キャデラック最小SUVの「XT4」とレクサスで中核をなすSUVの「RX」を比較する。XT4よりひと回り大きなボディサイズのRXは、そのぶん後席空間も広く確保されている。しかしXT4とは全長で300mm近い差があるにもかかわらず、後席の膝周り空間の違いはわずかしかない。XT4は「メルセデス・ベンツ GLC」や「BMW X3」といった競合モデルと比べても広い後席空間を確保している点が大きな特徴だ。
改良を受けたXT4は内外装が一新され、極めて前衛的でありながら嫌味のないエクステリアデザインに改められた。一方のRXは外観に大きな変更点はないが、全車12.3インチのフル液晶メーターに変わっている。また、軽いタッチ操作でドアの開閉ができる「e-ラッチ」や、荷室から操作できる電動格納機能などの利便性を高める装備も引き続き搭載されている。
XT4の改良のもっとも大きなトピックは、なんといってもインパネに備わる9K解像度33インチ大型湾曲液晶モニターの存在だろう。キャデラックのフラッグシップモデルであるエスカレードにも搭載される大型ディスプレイは圧巻の迫力だ。
キャデラック XT4 SPORT
ボディサイズ=全長4605mm×全幅1875mm×全高1625mm
ホイールベース=2775mm
車両重量=1760kg
タイヤサイズ=245/45R20
レクサス RX350h version L AWD
ボディサイズ=全長4890mm×全幅1920mm×全高1700mm
ホイールベース=2850mm
車両重量=2010kg
タイヤサイズ=235/50R21
レクサス/トヨタのハイブリッドシステムやはり強し


エンジン単体のスペックではターボエンジンのXT4が優れているが、ハイブリッドシステムを搭載するRXはトータル出力/トルクともにXT4を上回る。RXのフロントには最高出力182PS/最大トルク270Nmのモーターが備わり、AWDモデルではさらにリアに54PS/121Nmのモーターを加えたE-Fourシステムを採用している。

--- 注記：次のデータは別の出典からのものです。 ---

Background: an optimization exercise with open tools, aiming at small area, a short achievable clock period and few clock cycles per item. Do not read the settings as production practice.
Only simulation tests tie the RTL to the original design; equivalence was not proved.
Power figures rest on the tool's default switching activity, not on a simulated workload.

## alpha
==> flow/design.v <==
package tea_pkg;
    typedef logic [31:0] word_t;
    localparam word_t tea_delta = 32'h9e3779b9;
    function automatic logic [1023:0] sum_table();
        logic [1023:0] t;
        word_t s;
        s = '0;
        for (int j = 0; j < 32; j++) begin
            s = s + tea_delta;
            t[j*32 +: 32] = s;
        end
        sum_table = t;
    endfunction
    localparam logic [1023:0] sum_tab = sum_table();
    function automatic logic [32:0] add32(input word_t a, input word_t b, input logic cin);
        word_t pp, gg, p0, g0, c;
        int    j;
        p0 = a ^ b;
        g0 = a & b;
        pp = p0;
        gg = g0;
        gg[0] = gg[0] | (pp[0] & cin);
        for (int l = 0; l < 5; l++) begin
            for (int i = 31; i >= 0; i--) begin
                if (l == 0 && i == 1) begin
                    gg[i] = g0[1] | ((p0[1] & a[0]) & b[0]) | ((p0[1] & p0[0]) & cin);
                    pp[i] = p0[1] & p0[0];
                end else if (l > 0 && i == (1 << l)) begin
                    gg[i] = g0[i] | (p0[i] & g0[i - 1]) | (p0[i] & p0[i - 1] & gg[i - 2]);
                    pp[i] = p0[i] & p0[i - 1] & pp[i - 2];
                end else if ((i >> l) & 1) begin
                    j = ((i >> l) << l) - 1;
                    gg[i] = gg[i] | (pp[i] & gg[j]);
                    pp[i] = pp[i] & pp[j];
                end
            end
        end
        c = {gg[30:0], cin};
        add32 = {gg[31], p0 ^ c};
    endfunction
endpackage
`timescale 1ns/1ps
module crypt_machine #(
    parameter int data_in_w = 32,
    parameter int rounds    = 32
) (
    input  logic                  clk,
    input  logic                  resetn,
    input  logic [data_in_w-1:0]  data_in,
    input  logic                  go,
    input  logic                  decrypt,
    output logic                  done,
    output tea_pkg::word_t        display
);
    logic            s_load;       
    logic            s_load_rel;   
    logic            s_wait_op;    
    logic            s_run;        
    logic            s_wait_dec;   
    logic            s_wait_clr;   
    logic            s_clr_rel;    
    logic            s_start;      
    logic            op_dec;       
    logic            running;      
    logic [2:0]      widx;
    logic            dec;        
    logic [6:0]      t;          
    tea_pkg::word_t  p, q;
    tea_pkg::word_t  r0, r1, r2, r3;
    tea_pkg::word_t  g;          
    logic            cin;
    tea_pkg::word_t  s;          
    logic press_enc, press_dec;
    assign press_enc = s_wait_op && go;
    assign press_dec = (s_wait_op && !go && decrypt) || (s_wait_dec && decrypt);
    logic start_enc, start_dec, start;
    assign start     = s_start;
    assign start_enc = s_start && !op_dec;
    assign start_dec = s_start && op_dec;
    logic last;
    assign last = running && t[6];
    tea_pkg::word_t nw;
    logic           ovf;
    assign {ovf, nw} = tea_pkg::add32(p, g, cin);
    logic [27:0] a_x, a_y, a_z, a_s, a_c;
    logic [32:0] a_sum;
    assign a_x   = p[27:0];
    assign a_y   = g[27:0];
    assign a_z   = r0[31:4];
    assign a_s   = a_x ^ a_y ^ a_z;
    assign a_c   = (a_x & a_y) | (a_x & a_z) | (a_y & a_z);
    assign a_sum = tea_pkg::add32({4'd0, a_s}, {4'd0, a_c[26:0], cin}, 1'b0);
    tea_pkg::word_t b_s, b_c;
    logic [32:0]    b_sum;
    assign b_s   = p ^ g ^ s;
    assign b_c   = (p & g) | (p & s) | (g & s);
    assign b_sum = tea_pkg::add32(b_s, {b_c[30:0], cin}, 1'b0);
    tea_pkg::word_t c_z, c_s, c_c;
    logic [32:0]    c_sum;
    logic           c27;
    assign c_z   = {r1[26:0], 5'd0};
    assign c_s   = p ^ g ^ c_z;
    assign c_c   = (p & g) | (p & c_z) | (g & c_z);
    assign c_sum = tea_pkg::add32(c_s, {c_c[30:0], cin}, 1'b0);
    assign c27   = ovf ? (c_c[31] && c_sum[32]) : (c_c[31] || c_sum[32]);
    logic [4:0] r1_hi, r1_hi1;
    assign r1_hi  = r1[31:27];
    assign r1_hi1 = r1[31:27] + 5'd1;
    tea_pkg::word_t f_lo, g_nx;
    logic [4:0]     x_hi, g_hi0, g_hi1;
    assign f_lo  = {a_sum[27:0], r0[3:0]} ^ b_sum[31:0] ^ {5'd0, c_sum[31:5]};
    assign x_hi  = f_lo[31:27] ^ {5{dec}};
    assign g_hi0 = (x_hi ^ r1_hi)  & {5{m_n}};
    assign g_hi1 = (x_hi ^ r1_hi1) & {5{m_n}};
    assign g_nx  = {c27 ? g_hi1 : g_hi0, (f_lo[26:0] ^ {27{dec}}) & {27{m_n}}};
    logic       dec_n, m_n;
    assign dec_n = start ? start_dec : (running ? dec : 1'b1);
    assign m_n   = start ? start_dec : (running && (!dec || (t[5:0] != 6'd63)));
    logic [4:0] jh, sidx;
    assign jh   = t[5:1] + {4'd0, dec | t[0]};
    assign sidx = running ? (jh ^ {5{dec}}) : 5'd31;
    always_ff @(posedge clk) begin
        g    <= g_nx;
        cin  <= m_n && dec;
        s    <= start_enc ? tea_pkg::tea_delta : tea_pkg::sum_tab[sidx*32 +: 32];
    end
    logic load_q, load_p;
    assign load_q = s_load && (widx <= 3'd1);
    assign load_p = s_load_rel && (widx == 3'd0);
    logic rot, load_r2, load_r3;
    assign rot     = start || running ||
                     (s_load_rel && !go && ((widx == 3'd3) || (widx == 3'd5)));
    assign load_r2 = s_load && ((widx == 3'd2) || (widx == 3'd4));
    assign load_r3 = s_load && ((widx == 3'd3) || (widx == 3'd5));
    always_ff @(posedge clk) begin
        if (load_q || running || start) begin
            q <= load_q ? data_in : nw;
        end
        if (load_p || running || start) begin
            p <= q;
        end
        if (rot) begin
            r0 <= r2;
            r1 <= r3;
        end
        if (rot || load_r2) begin
            r2 <= load_r2 ? data_in : r0;
        end
        if (rot || load_r3) begin
            r3 <= load_r3 ? data_in : r1;
        end
    end
    logic last_word;
    assign last_word = (widx == 3'd5);
    always_ff @(posedge clk) begin
        if (!resetn) begin
            s_load     <= 1'b1;
            s_load_rel <= 1'b0;
            s_wait_op  <= 1'b0;
            s_start    <= 1'b0;
            s_run      <= 1'b0;
            s_wait_dec <= 1'b0;
            s_wait_clr <= 1'b0;
            s_clr_rel  <= 1'b0;
            running    <= 1'b0;
            widx       <= '0;
            done       <= 1'b0;
        end else begin
            s_load     <= (s_load && !go) || (s_load_rel && !go && !last_word) ||
                          (s_clr_rel && !go);
            s_load_rel <= (s_load || s_load_rel) && go;
            s_wait_op  <= (s_load_rel && !go && last_word) ||
                          (s_wait_op && !go && !decrypt);
            s_start    <= press_enc || press_dec;
            s_run      <= s_start || (s_run && !done);
            s_wait_dec <= (s_run && done && !dec) || (s_wait_dec && !decrypt && !go);
            s_wait_clr <= (s_run && done && dec) || (s_wait_clr && !go);
            s_clr_rel  <= (s_wait_dec && !decrypt && go) || ((s_wait_clr || s_clr_rel) && go);
            running    <= start || (running && !t[6]);
            done       <= last;
            if (s_load_rel && !go) begin
                widx <= widx + 3'd1;
            end else if (s_clr_rel && !go) begin
                widx <= '0;
            end
        end
    end
    always_ff @(posedge clk) begin
        op_dec <= press_dec;
        dec <= dec_n;
        if (start) begin
            t <= '0;
        end else if (running) begin
            t <= t + 7'd1;
        end
    end
    always_ff @(posedge clk) begin
        if (!resetn || s_clr_rel) begin
            display <= '0;
        end else if (last) begin
            display <= {nw[15:0], q[15:0]};
        end
    end
endmodule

XT4に備わる「ツインクラッチAWD」も凝ったシステムだが、駆動力の立ち上がりレスポンスや加速のスムーズさではモーターを駆使するRXに分がある。加えて、RXの燃費性能はAWDであっても18.7km/Lと優秀だ。
走行性能だけでなく静粛性の高さもRXの強みとなる。2025年2月の改良で、RXは駆動力特性やシャシーセッティングが最適化されただけでなく、ハイブリッドシステムの静粛性を活かすべく吸音材の追加やリアドアに遮音ガラスが採用され、従来モデルよりも静粛性が高められた。
キャデラック XT4 SPORT
エンジン形式=直列4気筒ガソリンターボエンジン
排気量=1997cc
最高出力=230PS/5000rpm
最大トルク=350Nm/1500〜4000rpm
トランスミッション=9速AT
駆動方式=AWD
レクサス RX350h version L AWD
エンジン形式=直列4気筒ガソリンターボエンジン+モーター
排気量=2487cc
エンジン最高出力=190PS/6000rpm
エンジン最大トルク=243Nm/4300-4500rpm
モーター最高出力=前182PS、後54PS
モーター最大トルク=前270Nm、後121Nm
トランスミッション=電気式CVT
駆動方式=AWD
総合力ではRXの勝ち!XT4にも十分な魅力がある


XT4は「SPORT」のワングレードで価格は790万円、対する「RX350h AWD」は811万円と両者の価格差はわずか20万円ほどだ。
XT4はこの価格でもドライブモードと連動する電子制御ダンパーが標準装備されており、高額ではあるがコストパフォーマンスは悪くない。しかしRXも電子制御ダンパーが標準装備だ。またRXは今回の改良で後輪操舵機構が追加され、走行安定性を強化するとともに最小回転半径が5.9mから5.5mへと縮小された。
装備やスペックを総合的に評価すると間違いなくRXが優勢となる。しかし、XT4にも個性的なエクステリアデザインやドライバーを包み込むような33インチ大画面液晶モニター、RXに匹敵するほど広い後席などの強みがある。少なくともRXにも劣らない魅力を備えたクルマであるのは確かだ。